TASK TO CARRY OUT
Scan the entries below for the word "xenon" and copy every line where it turns up.
----------
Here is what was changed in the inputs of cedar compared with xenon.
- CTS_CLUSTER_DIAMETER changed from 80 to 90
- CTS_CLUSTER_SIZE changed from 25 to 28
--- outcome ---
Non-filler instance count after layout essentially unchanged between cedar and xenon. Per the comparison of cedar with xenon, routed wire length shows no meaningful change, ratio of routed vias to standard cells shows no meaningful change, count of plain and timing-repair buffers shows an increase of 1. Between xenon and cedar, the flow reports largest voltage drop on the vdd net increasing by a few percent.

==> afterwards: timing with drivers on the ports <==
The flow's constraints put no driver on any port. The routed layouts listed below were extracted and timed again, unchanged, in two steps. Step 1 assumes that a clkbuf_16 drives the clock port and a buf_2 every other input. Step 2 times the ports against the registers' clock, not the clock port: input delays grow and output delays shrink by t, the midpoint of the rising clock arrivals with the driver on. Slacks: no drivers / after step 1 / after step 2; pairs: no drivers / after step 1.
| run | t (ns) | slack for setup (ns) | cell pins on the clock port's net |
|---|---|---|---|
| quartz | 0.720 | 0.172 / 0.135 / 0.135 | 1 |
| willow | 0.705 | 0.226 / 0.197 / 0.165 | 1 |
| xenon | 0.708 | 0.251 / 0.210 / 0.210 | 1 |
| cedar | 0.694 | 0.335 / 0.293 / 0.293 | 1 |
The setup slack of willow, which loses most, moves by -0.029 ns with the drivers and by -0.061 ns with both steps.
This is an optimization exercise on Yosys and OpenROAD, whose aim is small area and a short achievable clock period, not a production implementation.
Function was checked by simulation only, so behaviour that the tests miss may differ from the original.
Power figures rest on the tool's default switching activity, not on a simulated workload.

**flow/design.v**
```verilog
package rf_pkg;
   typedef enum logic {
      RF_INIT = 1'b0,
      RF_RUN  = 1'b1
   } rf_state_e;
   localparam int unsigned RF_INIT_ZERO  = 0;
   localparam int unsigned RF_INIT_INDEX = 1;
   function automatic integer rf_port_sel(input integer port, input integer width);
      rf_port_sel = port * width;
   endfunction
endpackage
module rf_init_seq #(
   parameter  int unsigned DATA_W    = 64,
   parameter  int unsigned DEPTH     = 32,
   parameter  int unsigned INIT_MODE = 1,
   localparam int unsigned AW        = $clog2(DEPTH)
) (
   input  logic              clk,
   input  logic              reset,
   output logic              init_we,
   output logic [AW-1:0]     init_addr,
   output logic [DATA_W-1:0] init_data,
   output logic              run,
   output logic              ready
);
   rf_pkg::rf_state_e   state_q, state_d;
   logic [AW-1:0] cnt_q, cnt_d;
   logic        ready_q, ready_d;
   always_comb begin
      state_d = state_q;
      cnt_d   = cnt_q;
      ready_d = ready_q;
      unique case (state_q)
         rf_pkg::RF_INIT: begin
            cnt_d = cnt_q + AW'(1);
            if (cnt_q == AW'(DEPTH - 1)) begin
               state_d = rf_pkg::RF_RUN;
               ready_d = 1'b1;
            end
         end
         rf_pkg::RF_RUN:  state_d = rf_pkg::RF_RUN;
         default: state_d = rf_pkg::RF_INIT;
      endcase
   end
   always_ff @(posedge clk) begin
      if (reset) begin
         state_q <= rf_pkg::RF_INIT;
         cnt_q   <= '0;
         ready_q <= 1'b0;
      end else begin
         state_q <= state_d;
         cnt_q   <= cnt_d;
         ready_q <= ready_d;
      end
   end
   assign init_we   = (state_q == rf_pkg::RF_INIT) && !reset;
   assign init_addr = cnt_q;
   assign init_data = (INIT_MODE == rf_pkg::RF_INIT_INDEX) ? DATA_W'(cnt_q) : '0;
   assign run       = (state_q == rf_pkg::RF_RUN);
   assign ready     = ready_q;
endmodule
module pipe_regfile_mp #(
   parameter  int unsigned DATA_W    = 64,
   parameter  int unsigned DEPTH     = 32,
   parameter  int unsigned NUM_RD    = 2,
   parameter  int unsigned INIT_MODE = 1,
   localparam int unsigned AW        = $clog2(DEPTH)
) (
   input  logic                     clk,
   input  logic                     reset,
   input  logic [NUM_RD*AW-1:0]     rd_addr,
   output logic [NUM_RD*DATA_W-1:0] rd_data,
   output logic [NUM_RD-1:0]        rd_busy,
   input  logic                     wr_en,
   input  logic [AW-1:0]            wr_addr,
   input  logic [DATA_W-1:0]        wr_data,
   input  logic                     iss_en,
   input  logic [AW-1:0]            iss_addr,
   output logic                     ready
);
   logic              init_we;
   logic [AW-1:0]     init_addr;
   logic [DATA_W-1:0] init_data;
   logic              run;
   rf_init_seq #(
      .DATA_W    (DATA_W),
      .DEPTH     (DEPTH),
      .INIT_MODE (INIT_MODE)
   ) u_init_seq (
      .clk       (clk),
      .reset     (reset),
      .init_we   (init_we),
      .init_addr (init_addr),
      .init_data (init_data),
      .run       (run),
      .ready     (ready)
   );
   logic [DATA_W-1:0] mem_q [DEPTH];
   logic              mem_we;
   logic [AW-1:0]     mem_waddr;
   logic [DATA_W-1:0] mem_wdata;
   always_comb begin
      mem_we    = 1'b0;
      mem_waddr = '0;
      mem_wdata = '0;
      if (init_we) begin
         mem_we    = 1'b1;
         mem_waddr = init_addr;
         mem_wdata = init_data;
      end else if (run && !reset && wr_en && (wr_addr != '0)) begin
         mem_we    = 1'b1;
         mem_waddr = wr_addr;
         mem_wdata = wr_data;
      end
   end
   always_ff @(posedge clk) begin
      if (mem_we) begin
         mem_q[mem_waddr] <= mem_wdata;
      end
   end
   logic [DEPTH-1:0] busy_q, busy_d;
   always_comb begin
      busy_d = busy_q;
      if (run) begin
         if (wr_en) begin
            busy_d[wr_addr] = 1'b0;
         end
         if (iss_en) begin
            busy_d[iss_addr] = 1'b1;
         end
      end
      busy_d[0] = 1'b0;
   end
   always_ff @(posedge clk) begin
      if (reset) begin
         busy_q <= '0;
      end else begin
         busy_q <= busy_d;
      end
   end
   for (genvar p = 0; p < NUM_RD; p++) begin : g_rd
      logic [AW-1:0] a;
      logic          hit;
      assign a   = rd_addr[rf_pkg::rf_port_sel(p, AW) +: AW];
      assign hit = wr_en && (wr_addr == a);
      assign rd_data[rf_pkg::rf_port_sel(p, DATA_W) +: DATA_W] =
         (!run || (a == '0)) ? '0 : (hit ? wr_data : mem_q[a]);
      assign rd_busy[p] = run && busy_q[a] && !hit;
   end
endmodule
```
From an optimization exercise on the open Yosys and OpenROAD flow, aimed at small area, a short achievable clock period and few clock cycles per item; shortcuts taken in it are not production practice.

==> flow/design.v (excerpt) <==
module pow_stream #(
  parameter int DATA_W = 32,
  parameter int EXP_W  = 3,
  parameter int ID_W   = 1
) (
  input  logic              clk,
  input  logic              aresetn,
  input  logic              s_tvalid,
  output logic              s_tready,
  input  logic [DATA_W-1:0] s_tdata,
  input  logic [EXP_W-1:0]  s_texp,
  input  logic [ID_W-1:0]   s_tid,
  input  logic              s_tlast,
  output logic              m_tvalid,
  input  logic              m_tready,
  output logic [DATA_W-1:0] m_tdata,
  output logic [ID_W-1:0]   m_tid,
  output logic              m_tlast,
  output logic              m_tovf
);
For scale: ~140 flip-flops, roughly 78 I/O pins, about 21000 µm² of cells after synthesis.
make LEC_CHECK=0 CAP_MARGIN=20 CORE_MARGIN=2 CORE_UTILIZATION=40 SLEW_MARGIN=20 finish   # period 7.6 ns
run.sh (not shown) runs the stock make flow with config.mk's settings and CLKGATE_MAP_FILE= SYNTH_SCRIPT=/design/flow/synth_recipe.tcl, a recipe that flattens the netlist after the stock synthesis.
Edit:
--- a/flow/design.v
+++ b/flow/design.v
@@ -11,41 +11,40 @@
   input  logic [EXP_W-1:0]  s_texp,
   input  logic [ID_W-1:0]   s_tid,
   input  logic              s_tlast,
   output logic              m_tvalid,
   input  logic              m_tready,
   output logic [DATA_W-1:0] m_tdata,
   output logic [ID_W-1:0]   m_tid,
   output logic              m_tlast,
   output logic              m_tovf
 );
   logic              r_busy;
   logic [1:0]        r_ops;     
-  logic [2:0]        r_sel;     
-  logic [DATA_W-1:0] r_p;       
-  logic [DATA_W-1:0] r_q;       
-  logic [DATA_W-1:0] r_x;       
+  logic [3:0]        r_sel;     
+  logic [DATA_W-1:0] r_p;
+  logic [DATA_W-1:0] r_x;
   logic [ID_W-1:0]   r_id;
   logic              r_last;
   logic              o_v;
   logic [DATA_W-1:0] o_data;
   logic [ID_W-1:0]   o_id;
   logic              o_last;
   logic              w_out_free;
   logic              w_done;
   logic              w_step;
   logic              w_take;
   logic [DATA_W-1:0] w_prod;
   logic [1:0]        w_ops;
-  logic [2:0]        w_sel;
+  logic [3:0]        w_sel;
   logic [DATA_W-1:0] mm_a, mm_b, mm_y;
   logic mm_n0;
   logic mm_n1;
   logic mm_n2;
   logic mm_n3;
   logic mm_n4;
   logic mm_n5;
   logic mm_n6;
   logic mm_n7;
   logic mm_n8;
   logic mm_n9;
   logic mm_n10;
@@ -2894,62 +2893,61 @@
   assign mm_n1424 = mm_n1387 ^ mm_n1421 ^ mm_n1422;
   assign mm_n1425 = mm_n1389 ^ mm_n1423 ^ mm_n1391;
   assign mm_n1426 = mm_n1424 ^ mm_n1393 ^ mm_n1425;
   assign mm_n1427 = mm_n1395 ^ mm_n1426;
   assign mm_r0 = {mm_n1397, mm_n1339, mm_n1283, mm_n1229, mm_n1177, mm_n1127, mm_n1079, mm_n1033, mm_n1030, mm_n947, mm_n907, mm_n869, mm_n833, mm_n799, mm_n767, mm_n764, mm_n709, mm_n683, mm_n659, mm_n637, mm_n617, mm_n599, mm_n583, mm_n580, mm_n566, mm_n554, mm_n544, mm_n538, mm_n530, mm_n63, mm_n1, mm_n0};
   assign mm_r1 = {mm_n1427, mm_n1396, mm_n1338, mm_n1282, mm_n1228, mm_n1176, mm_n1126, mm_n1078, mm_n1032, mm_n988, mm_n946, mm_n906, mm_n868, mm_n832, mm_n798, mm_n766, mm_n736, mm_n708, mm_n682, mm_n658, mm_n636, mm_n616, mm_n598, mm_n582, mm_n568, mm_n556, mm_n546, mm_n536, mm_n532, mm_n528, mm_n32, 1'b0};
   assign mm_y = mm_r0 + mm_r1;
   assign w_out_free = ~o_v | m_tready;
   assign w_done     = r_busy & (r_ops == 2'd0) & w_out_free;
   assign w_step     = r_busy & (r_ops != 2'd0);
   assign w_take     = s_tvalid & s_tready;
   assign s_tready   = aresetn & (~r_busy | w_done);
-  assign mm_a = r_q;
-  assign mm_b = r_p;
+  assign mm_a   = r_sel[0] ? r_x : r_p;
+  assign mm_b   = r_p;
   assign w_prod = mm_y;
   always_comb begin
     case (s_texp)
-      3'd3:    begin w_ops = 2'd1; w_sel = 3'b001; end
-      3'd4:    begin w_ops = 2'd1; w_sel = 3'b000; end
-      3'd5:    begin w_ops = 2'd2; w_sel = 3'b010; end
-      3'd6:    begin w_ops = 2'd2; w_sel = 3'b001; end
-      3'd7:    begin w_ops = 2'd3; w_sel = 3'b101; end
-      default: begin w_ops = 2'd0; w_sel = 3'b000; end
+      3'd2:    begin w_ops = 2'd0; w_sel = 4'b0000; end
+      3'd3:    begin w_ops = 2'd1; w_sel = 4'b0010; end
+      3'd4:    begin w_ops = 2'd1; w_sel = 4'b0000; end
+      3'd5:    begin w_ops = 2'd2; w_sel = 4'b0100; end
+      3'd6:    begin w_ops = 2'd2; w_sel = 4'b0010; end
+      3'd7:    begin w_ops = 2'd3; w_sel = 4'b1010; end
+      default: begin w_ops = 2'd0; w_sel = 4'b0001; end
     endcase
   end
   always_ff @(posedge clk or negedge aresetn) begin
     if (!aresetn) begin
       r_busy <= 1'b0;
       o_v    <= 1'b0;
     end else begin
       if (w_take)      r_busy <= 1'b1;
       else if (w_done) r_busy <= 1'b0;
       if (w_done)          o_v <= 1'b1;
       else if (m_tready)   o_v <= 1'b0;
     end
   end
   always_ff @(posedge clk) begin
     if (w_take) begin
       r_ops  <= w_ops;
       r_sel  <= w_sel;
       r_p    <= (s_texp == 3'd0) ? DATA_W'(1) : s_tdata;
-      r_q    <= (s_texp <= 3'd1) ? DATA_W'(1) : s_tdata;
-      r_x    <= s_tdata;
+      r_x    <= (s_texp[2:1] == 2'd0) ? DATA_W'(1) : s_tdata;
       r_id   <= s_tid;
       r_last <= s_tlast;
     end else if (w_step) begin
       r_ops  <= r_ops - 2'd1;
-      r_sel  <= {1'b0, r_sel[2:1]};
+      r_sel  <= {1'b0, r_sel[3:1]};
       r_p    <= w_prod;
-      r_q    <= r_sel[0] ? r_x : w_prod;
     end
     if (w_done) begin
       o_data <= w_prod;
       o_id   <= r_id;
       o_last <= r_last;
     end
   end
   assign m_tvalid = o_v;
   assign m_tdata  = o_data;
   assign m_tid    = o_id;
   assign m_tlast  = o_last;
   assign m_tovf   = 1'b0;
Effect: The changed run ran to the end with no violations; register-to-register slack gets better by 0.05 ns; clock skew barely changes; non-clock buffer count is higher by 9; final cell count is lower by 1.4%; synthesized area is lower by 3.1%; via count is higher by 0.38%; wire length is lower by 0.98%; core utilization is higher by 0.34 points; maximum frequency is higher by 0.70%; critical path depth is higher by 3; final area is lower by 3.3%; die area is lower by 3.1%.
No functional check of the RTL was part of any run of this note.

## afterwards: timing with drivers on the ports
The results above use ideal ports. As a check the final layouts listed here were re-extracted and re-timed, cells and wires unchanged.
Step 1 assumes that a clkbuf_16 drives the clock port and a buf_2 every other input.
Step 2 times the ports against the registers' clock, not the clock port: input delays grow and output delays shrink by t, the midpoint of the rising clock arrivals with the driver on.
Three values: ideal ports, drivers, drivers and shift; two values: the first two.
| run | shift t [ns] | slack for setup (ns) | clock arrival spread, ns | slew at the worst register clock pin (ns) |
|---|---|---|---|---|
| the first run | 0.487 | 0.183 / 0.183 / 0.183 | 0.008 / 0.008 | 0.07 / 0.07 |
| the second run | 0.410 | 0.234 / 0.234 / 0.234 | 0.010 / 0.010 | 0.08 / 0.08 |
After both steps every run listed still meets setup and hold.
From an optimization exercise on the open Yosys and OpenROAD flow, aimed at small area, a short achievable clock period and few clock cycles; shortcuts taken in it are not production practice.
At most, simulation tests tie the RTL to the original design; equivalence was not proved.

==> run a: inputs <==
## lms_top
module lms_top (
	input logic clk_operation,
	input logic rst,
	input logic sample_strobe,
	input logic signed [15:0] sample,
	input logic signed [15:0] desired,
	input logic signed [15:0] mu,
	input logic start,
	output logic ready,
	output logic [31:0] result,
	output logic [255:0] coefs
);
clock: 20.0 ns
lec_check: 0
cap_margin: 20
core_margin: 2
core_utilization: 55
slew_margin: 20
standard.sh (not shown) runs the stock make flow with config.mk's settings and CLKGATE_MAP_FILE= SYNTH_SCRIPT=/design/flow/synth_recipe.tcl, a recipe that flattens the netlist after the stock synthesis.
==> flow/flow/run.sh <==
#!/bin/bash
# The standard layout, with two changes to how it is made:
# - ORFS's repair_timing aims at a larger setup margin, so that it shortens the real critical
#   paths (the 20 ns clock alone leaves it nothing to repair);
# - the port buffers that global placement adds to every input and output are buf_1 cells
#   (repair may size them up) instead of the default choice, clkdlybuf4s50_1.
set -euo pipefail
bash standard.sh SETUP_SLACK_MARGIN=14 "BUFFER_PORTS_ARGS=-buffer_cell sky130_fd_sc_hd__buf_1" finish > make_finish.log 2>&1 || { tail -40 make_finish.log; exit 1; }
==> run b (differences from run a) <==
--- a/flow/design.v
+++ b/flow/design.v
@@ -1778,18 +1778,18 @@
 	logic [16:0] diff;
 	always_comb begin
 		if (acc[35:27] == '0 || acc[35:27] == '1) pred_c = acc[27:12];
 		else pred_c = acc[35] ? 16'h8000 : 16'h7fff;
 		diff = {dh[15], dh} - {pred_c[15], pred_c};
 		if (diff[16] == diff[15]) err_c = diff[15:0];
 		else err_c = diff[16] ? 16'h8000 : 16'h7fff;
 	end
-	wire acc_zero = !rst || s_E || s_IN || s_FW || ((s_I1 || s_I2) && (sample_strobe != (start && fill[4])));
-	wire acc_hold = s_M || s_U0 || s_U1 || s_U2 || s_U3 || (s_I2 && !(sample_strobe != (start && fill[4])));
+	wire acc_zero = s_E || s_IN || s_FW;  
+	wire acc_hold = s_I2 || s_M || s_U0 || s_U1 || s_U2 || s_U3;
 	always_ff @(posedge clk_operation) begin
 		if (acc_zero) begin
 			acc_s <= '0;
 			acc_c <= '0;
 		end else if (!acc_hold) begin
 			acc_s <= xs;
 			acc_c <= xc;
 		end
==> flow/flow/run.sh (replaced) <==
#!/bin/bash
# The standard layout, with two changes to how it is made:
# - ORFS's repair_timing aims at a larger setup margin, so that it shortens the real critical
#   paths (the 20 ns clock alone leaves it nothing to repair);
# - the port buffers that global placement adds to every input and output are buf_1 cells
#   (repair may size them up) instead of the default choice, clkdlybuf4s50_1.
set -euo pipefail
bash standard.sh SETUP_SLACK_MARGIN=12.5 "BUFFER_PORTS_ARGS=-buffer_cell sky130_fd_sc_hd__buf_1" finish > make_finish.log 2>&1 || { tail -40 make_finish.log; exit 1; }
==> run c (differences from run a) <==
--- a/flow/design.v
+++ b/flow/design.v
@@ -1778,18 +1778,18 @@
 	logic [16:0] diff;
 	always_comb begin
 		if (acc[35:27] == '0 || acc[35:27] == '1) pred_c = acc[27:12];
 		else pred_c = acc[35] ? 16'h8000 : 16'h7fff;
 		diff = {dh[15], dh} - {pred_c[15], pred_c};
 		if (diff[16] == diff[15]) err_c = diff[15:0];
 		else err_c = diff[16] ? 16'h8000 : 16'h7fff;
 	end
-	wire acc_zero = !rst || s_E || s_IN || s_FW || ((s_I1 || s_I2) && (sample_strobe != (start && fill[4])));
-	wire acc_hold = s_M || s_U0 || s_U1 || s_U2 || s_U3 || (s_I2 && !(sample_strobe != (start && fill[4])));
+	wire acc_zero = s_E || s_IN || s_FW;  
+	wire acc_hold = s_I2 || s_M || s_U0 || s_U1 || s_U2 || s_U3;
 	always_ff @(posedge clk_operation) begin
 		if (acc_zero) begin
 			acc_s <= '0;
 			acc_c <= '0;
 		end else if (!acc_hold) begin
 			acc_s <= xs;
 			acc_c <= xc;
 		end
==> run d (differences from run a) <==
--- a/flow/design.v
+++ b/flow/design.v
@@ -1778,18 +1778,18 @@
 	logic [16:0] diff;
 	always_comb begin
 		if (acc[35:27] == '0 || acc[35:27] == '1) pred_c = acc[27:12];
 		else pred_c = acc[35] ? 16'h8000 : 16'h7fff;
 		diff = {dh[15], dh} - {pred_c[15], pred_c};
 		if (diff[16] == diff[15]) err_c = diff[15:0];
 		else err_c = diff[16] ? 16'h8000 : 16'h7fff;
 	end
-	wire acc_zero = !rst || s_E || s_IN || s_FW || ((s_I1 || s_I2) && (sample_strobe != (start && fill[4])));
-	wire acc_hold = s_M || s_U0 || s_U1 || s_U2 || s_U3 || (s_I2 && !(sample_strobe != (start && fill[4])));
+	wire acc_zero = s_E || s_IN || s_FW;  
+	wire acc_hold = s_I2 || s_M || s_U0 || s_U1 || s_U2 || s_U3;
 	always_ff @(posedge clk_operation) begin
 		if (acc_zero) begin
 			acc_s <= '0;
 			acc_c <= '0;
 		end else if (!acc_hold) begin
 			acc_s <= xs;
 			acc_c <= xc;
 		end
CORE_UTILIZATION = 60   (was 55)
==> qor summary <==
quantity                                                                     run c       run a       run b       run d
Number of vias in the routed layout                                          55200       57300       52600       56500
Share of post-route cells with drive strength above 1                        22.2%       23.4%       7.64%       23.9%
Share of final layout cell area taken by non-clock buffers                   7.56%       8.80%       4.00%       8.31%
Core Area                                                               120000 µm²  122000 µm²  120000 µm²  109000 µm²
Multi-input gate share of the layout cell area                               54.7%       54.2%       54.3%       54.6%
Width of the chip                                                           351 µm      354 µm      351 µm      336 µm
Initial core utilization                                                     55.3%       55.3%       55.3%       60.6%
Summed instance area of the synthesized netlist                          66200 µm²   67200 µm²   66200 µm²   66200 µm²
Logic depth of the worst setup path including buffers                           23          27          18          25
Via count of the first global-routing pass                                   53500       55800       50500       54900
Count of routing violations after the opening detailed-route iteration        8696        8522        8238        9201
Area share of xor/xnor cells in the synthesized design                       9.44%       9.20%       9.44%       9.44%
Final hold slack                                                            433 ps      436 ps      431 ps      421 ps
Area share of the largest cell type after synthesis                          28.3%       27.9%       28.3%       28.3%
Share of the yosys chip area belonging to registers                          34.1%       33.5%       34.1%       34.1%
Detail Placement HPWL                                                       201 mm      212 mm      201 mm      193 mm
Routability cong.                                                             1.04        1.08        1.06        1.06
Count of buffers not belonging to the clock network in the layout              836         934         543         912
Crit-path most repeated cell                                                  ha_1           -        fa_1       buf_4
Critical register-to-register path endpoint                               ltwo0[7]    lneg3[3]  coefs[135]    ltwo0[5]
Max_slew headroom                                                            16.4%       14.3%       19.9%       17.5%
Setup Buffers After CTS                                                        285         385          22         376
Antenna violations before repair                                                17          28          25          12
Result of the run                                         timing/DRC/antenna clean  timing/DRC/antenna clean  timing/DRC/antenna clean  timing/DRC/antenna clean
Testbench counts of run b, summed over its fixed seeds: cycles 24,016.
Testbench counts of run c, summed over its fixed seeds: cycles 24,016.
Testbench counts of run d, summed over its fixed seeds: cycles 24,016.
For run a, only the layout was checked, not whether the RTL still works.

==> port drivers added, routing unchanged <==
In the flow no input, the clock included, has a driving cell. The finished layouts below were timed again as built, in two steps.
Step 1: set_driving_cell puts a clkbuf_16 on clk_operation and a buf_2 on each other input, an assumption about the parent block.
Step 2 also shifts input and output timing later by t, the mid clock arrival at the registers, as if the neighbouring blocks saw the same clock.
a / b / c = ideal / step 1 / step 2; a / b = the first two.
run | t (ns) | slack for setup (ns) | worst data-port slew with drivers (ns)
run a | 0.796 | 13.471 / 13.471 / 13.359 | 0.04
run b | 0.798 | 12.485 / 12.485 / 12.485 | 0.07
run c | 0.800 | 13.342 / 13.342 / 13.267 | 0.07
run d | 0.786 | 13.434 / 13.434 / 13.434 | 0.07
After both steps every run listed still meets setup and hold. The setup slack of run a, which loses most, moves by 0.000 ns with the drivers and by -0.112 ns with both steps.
----------
COMPLETED TASK
Here is what was changed in the inputs of cedar compared with xenon.
Non-filler instance count after layout essentially unchanged between cedar and xenon. Per the comparison of cedar with xenon, routed wire length shows no meaningful change, ratio of routed vias to standard cells shows no meaningful change, count of plain and timing-repair buffers shows an increase of 1. Between xenon and cedar, the flow reports largest voltage drop on the vdd net increasing by a few percent.
| xenon | 0.708 | 0.251 / 0.210 / 0.210 | 1 |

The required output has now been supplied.